=== Directions ===
Look through the entries for the string "word" and copy every line where it shows up.

=== Data for this exercise ===

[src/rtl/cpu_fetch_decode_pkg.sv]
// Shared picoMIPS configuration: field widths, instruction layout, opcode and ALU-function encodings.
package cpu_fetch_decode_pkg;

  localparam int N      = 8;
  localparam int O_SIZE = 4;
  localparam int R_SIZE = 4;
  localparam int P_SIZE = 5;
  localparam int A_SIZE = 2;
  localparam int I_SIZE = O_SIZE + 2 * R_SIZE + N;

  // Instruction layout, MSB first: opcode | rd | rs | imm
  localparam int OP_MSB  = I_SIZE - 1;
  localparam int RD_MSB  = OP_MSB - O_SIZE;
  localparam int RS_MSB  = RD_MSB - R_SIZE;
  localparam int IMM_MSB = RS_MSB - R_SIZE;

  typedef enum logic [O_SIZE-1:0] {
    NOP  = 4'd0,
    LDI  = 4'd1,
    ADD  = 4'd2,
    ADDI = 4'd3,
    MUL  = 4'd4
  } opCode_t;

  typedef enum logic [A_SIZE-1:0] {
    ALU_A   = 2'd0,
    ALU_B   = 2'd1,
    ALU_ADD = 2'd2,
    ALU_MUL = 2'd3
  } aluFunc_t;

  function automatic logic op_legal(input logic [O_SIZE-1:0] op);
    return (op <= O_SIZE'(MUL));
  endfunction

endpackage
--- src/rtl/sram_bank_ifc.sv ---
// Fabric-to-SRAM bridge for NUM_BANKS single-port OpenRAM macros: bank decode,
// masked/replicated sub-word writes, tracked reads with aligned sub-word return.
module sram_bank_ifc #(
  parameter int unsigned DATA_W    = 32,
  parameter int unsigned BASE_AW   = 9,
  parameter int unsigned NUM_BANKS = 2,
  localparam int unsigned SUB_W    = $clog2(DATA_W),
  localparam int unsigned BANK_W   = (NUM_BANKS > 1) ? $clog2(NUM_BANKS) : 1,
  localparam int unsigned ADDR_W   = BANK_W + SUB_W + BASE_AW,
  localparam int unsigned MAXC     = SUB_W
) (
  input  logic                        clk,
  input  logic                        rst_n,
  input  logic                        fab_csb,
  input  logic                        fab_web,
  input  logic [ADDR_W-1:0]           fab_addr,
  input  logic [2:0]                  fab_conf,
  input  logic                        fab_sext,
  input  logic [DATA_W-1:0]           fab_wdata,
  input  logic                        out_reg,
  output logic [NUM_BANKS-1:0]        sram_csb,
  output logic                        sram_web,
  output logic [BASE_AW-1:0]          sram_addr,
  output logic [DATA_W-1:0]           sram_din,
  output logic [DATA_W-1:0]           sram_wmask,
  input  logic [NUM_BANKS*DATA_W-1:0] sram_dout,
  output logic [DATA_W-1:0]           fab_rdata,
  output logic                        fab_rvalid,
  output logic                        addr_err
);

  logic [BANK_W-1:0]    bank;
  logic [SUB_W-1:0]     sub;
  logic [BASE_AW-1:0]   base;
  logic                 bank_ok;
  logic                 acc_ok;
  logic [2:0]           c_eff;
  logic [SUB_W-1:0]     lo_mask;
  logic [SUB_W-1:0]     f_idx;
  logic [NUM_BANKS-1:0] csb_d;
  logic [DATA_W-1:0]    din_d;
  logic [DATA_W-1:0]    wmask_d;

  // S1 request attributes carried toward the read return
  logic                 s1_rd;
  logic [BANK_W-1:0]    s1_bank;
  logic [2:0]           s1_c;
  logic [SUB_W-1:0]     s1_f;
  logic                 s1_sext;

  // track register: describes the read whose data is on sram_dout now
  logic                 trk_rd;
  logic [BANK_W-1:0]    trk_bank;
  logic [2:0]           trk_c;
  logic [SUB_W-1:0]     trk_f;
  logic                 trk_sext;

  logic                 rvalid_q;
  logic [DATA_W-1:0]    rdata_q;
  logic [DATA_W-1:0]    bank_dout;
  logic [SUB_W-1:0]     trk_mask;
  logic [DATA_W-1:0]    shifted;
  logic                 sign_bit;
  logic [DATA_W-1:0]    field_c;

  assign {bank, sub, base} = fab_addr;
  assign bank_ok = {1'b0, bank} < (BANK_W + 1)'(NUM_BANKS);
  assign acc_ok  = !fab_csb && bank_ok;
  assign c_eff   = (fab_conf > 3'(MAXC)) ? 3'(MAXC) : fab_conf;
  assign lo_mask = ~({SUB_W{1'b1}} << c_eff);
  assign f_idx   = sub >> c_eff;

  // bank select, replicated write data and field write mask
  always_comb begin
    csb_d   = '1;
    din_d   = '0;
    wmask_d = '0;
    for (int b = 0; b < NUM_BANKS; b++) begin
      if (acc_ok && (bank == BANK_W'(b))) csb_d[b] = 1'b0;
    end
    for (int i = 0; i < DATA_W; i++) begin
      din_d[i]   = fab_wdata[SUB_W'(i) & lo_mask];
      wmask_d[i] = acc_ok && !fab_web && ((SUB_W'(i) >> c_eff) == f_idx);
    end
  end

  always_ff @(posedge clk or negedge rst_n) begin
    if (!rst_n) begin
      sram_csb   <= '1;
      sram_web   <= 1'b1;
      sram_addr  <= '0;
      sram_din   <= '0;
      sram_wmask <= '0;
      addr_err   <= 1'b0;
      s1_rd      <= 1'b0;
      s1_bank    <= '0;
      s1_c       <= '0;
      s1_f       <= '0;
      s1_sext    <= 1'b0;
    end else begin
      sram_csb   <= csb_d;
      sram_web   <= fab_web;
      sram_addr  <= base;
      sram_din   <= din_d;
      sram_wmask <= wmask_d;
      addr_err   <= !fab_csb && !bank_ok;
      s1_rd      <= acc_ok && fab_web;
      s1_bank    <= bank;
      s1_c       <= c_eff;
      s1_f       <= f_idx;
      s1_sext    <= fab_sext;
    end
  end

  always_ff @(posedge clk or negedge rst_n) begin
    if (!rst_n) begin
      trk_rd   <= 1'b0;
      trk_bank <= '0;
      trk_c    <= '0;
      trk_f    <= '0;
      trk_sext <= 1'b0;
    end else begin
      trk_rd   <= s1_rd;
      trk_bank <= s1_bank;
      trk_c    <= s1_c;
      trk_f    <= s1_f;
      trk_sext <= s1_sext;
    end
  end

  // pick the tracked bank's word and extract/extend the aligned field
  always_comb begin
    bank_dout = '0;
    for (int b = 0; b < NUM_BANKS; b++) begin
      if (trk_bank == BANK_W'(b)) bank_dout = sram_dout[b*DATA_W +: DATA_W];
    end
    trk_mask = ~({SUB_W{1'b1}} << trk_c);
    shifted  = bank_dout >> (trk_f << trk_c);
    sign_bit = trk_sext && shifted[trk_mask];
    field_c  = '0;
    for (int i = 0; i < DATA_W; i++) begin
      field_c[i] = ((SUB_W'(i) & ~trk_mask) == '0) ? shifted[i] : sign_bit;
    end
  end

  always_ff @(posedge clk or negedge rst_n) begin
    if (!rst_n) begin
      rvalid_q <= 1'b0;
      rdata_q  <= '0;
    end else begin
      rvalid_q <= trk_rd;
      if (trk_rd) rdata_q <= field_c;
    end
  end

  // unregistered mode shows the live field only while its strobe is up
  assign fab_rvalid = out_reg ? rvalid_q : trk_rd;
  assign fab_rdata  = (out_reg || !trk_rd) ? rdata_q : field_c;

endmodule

===

=== Response ===
// masked/replicated sub-word writes, tracked reads with aligned sub-word return.
  // pick the tracked bank's word and extract/extend the aligned field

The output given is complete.